Fast Clustering for Cooperative Perception Based on LiDAR Adaptive Dynamic Grid Encoding

This study introduces a strategy inspired by cooperative behavior in nature to enhance information sharing among autonomous vehicles (AVs), advancing intelligent transportation systems. However, in the context of multiple light detection and ranging (LiDAR)-equipped vehicles cooperating, the generated point cloud data can obstruct real-time environment perception. This research assumes real-time, lossless data transmission, and accurate and reliable pose information sharing between cooperative vehicles. Based on human-inspired principles and computer imaging techniques, a method was proposed to encode dynamic grids for fusion LiDAR point cloud data, contingent upon inter-vehicle distances. Each grid cell corresponds to an image pixel, creating smaller cells for dense point clouds and larger cells for sparse point clouds. This maintains an approximately equal number of point clouds per cell.
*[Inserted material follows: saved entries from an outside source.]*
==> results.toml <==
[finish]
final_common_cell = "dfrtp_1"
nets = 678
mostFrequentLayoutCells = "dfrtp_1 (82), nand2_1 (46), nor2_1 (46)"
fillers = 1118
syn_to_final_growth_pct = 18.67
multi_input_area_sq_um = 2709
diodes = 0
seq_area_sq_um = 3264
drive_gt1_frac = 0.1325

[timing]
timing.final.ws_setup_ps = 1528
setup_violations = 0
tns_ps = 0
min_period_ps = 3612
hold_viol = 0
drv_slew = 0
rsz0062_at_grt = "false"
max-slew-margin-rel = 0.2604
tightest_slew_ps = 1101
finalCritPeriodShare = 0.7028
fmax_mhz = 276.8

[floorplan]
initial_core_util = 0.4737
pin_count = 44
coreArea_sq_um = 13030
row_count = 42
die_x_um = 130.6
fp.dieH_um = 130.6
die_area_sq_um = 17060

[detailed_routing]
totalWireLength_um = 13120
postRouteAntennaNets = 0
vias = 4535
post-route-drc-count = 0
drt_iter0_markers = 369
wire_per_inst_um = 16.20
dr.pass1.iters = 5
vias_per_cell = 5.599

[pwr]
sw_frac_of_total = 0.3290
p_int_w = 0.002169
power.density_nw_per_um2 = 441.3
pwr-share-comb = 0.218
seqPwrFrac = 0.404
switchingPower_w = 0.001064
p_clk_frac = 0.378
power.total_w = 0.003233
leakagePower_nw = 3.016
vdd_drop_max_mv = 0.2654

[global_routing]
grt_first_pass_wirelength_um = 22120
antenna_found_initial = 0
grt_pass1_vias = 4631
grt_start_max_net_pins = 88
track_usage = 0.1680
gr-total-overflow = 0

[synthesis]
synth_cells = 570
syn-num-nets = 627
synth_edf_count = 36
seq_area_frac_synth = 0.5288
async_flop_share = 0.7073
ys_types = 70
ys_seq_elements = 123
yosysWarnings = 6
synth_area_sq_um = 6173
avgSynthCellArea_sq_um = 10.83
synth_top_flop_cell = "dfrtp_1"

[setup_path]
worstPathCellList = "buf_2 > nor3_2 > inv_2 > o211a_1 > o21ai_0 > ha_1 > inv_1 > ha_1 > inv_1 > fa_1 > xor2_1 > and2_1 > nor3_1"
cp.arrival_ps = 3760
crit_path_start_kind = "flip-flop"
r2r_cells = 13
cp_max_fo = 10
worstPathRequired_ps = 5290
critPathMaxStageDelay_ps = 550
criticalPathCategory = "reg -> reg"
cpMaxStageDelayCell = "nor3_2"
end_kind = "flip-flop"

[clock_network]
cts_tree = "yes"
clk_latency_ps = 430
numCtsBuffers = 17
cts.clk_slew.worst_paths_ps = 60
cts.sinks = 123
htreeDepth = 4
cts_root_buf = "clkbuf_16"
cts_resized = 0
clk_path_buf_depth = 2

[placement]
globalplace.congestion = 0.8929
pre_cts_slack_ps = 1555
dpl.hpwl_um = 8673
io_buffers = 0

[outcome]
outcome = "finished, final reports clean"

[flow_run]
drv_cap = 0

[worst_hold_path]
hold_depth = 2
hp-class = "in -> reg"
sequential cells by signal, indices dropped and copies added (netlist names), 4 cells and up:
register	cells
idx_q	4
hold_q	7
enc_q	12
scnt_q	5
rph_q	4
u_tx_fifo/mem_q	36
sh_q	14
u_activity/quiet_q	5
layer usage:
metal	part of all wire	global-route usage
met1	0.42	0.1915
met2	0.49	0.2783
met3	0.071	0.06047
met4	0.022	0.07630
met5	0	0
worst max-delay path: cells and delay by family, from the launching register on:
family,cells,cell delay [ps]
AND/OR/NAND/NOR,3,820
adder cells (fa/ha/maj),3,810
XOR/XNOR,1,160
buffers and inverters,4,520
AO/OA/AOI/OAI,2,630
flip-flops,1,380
[src/design/nv_store_pkg.sv]
package nv_store_pkg;
	// Direct register addresses in sector 0
	localparam logic [7:0] ADDR_PTR1_LOW = 8'h01;
	localparam logic [7:0] ADDR_PTR1_HIGH = 8'h02;
	localparam logic [7:0] ADDR_PTR2_LOW = 8'h03;
	localparam logic [7:0] ADDR_PTR2_HIGH = 8'h04;
	localparam logic [7:0] ADDR_INDIRECT1 = 8'h05;
	localparam logic [7:0] ADDR_INDIRECT2 = 8'h06;
	localparam logic [7:0] ADDR_NV_BYTE_ADDRESS = 8'h07;
	localparam logic [7:0] ADDR_NV_BYTE_DATA = 8'h08;
	// Control register location, reached only through a pointer pair
	localparam logic [7:0] CTRL_PTR_LOW = 8'h40;
	localparam logic [7:0] CTRL_PTR_HIGH = 8'h01;
	// Control register fields
	localparam int BIT_RESERVED = 7;
	localparam int BIT_STORE_GATE = 3;
	localparam int BIT_WRITE_TRIG = 2;
	localparam int BIT_FETCH_GATE = 1;
	localparam int BIT_READ_TRIG = 0;
	localparam logic [7:0] RESET_BYTE = 8'h00;
	localparam int STORE_DEPTH = 256;
	// Timing
	localparam int READ_CYCLES = 4;
	localparam logic [2:0] READ_CYCLES_W = 3'(READ_CYCLES);
	localparam int WRITE_SUB_EDGES = 8;
	localparam logic [3:0] WRITE_SUB_EDGES_W = 4'(WRITE_SUB_EDGES);

	typedef struct packed {
		logic we;
		logic re;
		logic [7:0] addr;
		logic [7:0] wdata;
	} bus_req_t;

	typedef struct packed {
		logic global_en;
		logic nv_en;
		logic mf_en;
		logic stack_full;
	} irq_enables_t;
endpackage : nv_store_pkg

[src/design/eeprom_byte_access_ctrl.sv]
`timescale 1ns/1ps
`default_nettype none

// How it works
// - Store holds 256 bytes; each access moves one byte via address and data.
// - Control register sits at 40H, sector 1, reached only by pointer pair.
// - Store gate bit 3 must be one before any write can start.
// - Write trigger bit 2 starts a write only if gate already set; auto-clears.
// - Fetch gate bit 1 must be one before any read can start.
// - Read trigger bit 0 starts a read if gate set; clears when data valid.
// - Bit 7 reserved, software keeps zero; bits 6 to 4 read as zero.
// - Data register keeps the fetched byte until the next read or write.
// - Write timed by subsidiary clock edges; done shown by trigger clear or flag.
// - Reset clears the store gate and both pointer high bytes.
// - Write end sets the store flag and the multi-function flag.
// - Vector request only with all three enables set and stack not full.
// - Service clears multi-function flag and global enable; software clears store flag.
module eeprom_byte_access_ctrl (
	input wire logic clock, // 20 MHz system clock
	input wire logic rst_n, // Asynchronous reset
	input wire nv_store_pkg::bus_req_t bus_req, // CPU data-memory access
	output logic [7:0] bus_rdata, // Read data, valid cycle after re
	input wire logic sub_clk, // Subsidiary low-speed clock, asynchronous
	input wire nv_store_pkg::irq_enables_t irq_en, // Interrupt enables
	input wire logic nv_irq_flag_clr, // Software clear of store flag
	input wire logic irq_service, // Vector taken by the CPU
	output logic nv_irq_flag, // Store interrupt request flag
	output logic mf_irq_flag, // Multi-function request flag
	output logic irq_vector_req, // Request to vector
	output logic global_irq_clear // Pulse: clear global enable
);
	import nv_store_pkg::*;

	typedef enum logic [1:0] {IDLE, READING, WRITING} op_state_t;

	////////////////////////////////////////////////////////////////////////////////
	// Registers and decode

	logic [7:0] store [STORE_DEPTH];
	logic [7:0] ptr1_low_r, ptr1_high_r, ptr2_low_r, ptr2_high_r;
	logic [7:0] nv_byte_address_r, nv_byte_data_r;
	logic reserved_r, store_gate_r, fetch_gate_r, write_busy_r, read_busy_r;
	op_state_t state_r;
	logic [2:0] read_cnt_r;
	logic [3:0] sub_edges_r;
	logic sub_meta_r, sub_sync_r, sub_prev_r;
	logic [7:0] ctrl_view;
	logic ind1_ctrl, ind2_ctrl, ctrl_hit_w, ctrl_we;
	logic start_write, start_read, write_done, read_done, sub_edge;

	// Only a pointer pair holding sector 1, offset 40H reaches the control byte
	assign ind1_ctrl = (ptr1_high_r == CTRL_PTR_HIGH) && (ptr1_low_r == CTRL_PTR_LOW);
	assign ind2_ctrl = (ptr2_high_r == CTRL_PTR_HIGH) && (ptr2_low_r == CTRL_PTR_LOW);
	assign ctrl_hit_w = ((bus_req.addr == ADDR_INDIRECT1) && ind1_ctrl) ||
		((bus_req.addr == ADDR_INDIRECT2) && ind2_ctrl);
	assign ctrl_we = bus_req.we && ctrl_hit_w;

	// Gates are sampled before this write lands, so setting gate and trigger together fails
	assign start_write = ctrl_we && bus_req.wdata[BIT_WRITE_TRIG] && store_gate_r &&
		(state_r == IDLE);
	assign start_read = ctrl_we && bus_req.wdata[BIT_READ_TRIG] && fetch_gate_r &&
		(state_r == IDLE) && !start_write;

	assign ctrl_view = {reserved_r, 3'h0, store_gate_r, write_busy_r, fetch_gate_r,
		read_busy_r};

	////////////////////////////////////////////////////////////////////////////////
	// Pointer registers

	always_ff @(posedge clock or negedge rst_n) begin
		if (!rst_n) begin
			ptr1_low_r <= 8'h00;
			ptr1_high_r <= 8'h00;
			ptr2_low_r <= 8'h00;
			ptr2_high_r <= 8'h00;
		end else if (bus_req.we) begin
			if (bus_req.addr == ADDR_PTR1_LOW) ptr1_low_r <= bus_req.wdata;
			if (bus_req.addr == ADDR_PTR1_HIGH) ptr1_high_r <= bus_req.wdata;
			if (bus_req.addr == ADDR_PTR2_LOW) ptr2_low_r <= bus_req.wdata;
			if (bus_req.addr == ADDR_PTR2_HIGH) ptr2_high_r <= bus_req.wdata;
		end
	end

	////////////////////////////////////////////////////////////////////////////////
	// Address and data registers

	always_ff @(posedge clock or negedge rst_n) begin
		if (!rst_n) begin
			nv_byte_address_r <= RESET_BYTE;
		end else if (bus_req.we && bus_req.addr == ADDR_NV_BYTE_ADDRESS) begin
			nv_byte_address_r <= bus_req.wdata;
		end
	end

	// Fetched byte wins over a CPU write in the same cycle; it stays until next op
	always_ff @(posedge clock or negedge rst_n) begin
		if (!rst_n) begin
			nv_byte_data_r <= RESET_BYTE;
		end else if (read_done) begin
			nv_byte_data_r <= store[nv_byte_address_r];
		end else if (bus_req.we && bus_req.addr == ADDR_NV_BYTE_DATA) begin
			nv_byte_data_r <= bus_req.wdata;
		end
	end

	////////////////////////////////////////////////////////////////////////////////
	// Control register

	always_ff @(posedge clock or negedge rst_n) begin
		if (!rst_n) begin
			reserved_r <= 1'b0;
			store_gate_r <= 1'b0;
			fetch_gate_r <= 1'b0;
		end else if (ctrl_we) begin
			reserved_r <= bus_req.wdata[BIT_RESERVED];
			store_gate_r <= bus_req.wdata[BIT_STORE_GATE];
			fetch_gate_r <= bus_req.wdata[BIT_FETCH_GATE];
		end
	end

	// Trigger bits show busy; a write of zero cannot abort a running cycle
	always_ff @(posedge clock or negedge rst_n) begin
		if (!rst_n) begin
			write_busy_r <= 1'b0;
			read_busy_r <= 1'b0;
		end else begin
			if (start_write) write_busy_r <= 1'b1;
			else if (write_done) write_busy_r <= 1'b0;
			if (start_read) read_busy_r <= 1'b1;
			else if (read_done) read_busy_r <= 1'b0;
		end
	end

	////////////////////////////////////////////////////////////////////////////////
	// Subsidiary clock synchroniser and edge detect

	always_ff @(posedge clock or negedge rst_n) begin
		if (!rst_n) begin
			sub_meta_r <= 1'b0;
			sub_sync_r <= 1'b0;
			sub_prev_r <= 1'b0;
		end else begin
			sub_meta_r <= sub_clk;
			sub_sync_r <= sub_meta_r;
			sub_prev_r <= sub_sync_r;
		end
	end

	assign sub_edge = sub_sync_r && !sub_prev_r;

	////////////////////////////////////////////////////////////////////////////////
	// Operation sequencer

	assign read_done = (state_r == READING) && (read_cnt_r == READ_CYCLES_W - 3'd1);
	assign write_done = (state_r == WRITING) && sub_edge &&
		(sub_edges_r == WRITE_SUB_EDGES_W - 4'd1);

	always_ff @(posedge clock or negedge rst_n) begin
		if (!rst_n) begin
			state_r <= IDLE;
			read_cnt_r <= 3'h0;
			sub_edges_r <= 4'h0;
		end else begin
			case (state_r)
				IDLE: begin
					read_cnt_r <= 3'h0;
					sub_edges_r <= 4'h0;
					if (start_write) state_r <= WRITING;
					else if (start_read) state_r <= READING;
				end
				READING: begin
					read_cnt_r <= read_cnt_r + 3'd1;
					if (read_done) state_r <= IDLE;
				end
				WRITING: begin
					// Length varies in system cycles since the timer follows the slow clock
					if (sub_edge) sub_edges_r <= sub_edges_r + 4'd1;
					if (write_done) state_r <= IDLE;
				end
				default: state_r <= IDLE;
			endcase
		end
	end

	// Array has no reset so it maps onto plain storage
	always_ff @(posedge clock) begin
		if (write_done) begin
			store[nv_byte_address_r] <= nv_byte_data_r;
		end
	end

	////////////////////////////////////////////////////////////////////////////////
	// Read data

	always_ff @(posedge clock or negedge rst_n) begin
		if (!rst_n) begin
			bus_rdata <= 8'h00;
		end else if (bus_req.re) begin
			if (ctrl_hit_w) bus_rdata <= ctrl_view;
			else begin
				case (bus_req.addr)
					ADDR_PTR1_LOW: bus_rdata <= ptr1_low_r;
					ADDR_PTR1_HIGH: bus_rdata <= ptr1_high_r;
					ADDR_PTR2_LOW: bus_rdata <= ptr2_low_r;
					ADDR_PTR2_HIGH: bus_rdata <= ptr2_high_r;
					ADDR_NV_BYTE_ADDRESS: bus_rdata <= nv_byte_address_r;
					ADDR_NV_BYTE_DATA: bus_rdata <= nv_byte_data_r;
					default: bus_rdata <= 8'h00;
				endcase
			end
		end
	end

	////////////////////////////////////////////////////////////////////////////////
	// Interrupt flags

	// Hardware set wins over a clear in the same cycle
	always_ff @(posedge clock or negedge rst_n) begin
		if (!rst_n) begin
			nv_irq_flag <= 1'b0;
			mf_irq_flag <= 1'b0;
			global_irq_clear <= 1'b0;
		end else begin
			if (write_done) nv_irq_flag <= 1'b1;
			else if (nv_irq_flag_clr) nv_irq_flag <= 1'b0;
			if (write_done) mf_irq_flag <= 1'b1;
			else if (irq_service) mf_irq_flag <= 1'b0;
			global_irq_clear <= irq_service;
		end
	end

	assign irq_vector_req = irq_en.global_en && irq_en.nv_en && irq_en.mf_en &&
		mf_irq_flag && nv_irq_flag && !irq_en.stack_full;

endmodule : eeprom_byte_access_ctrl

`default_nettype wire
Additionally, a ground segmentation approach is developed, based on density and elevation differences of adjacent grids to retain significant obstacle points. A grid density-based adjacent clustering approach was proposed, which effectively classified the connected grid cells containing the obstacle points. Experiments using the robot operating system on a standard computer with public data show that the perception processing period for six cooperative vehicles is merely 43.217 ms. This demonstrates the efficacy of our method in handling large volumes of LiDAR point cloud data. Comparative analysis with three alternative methods confirmed the superior accuracy and recall of our clustering approach. This underscores the robustness of our biologically inspired methodology for the design of cooperative perception, thereby promoting efficient and safe vehicle navigation.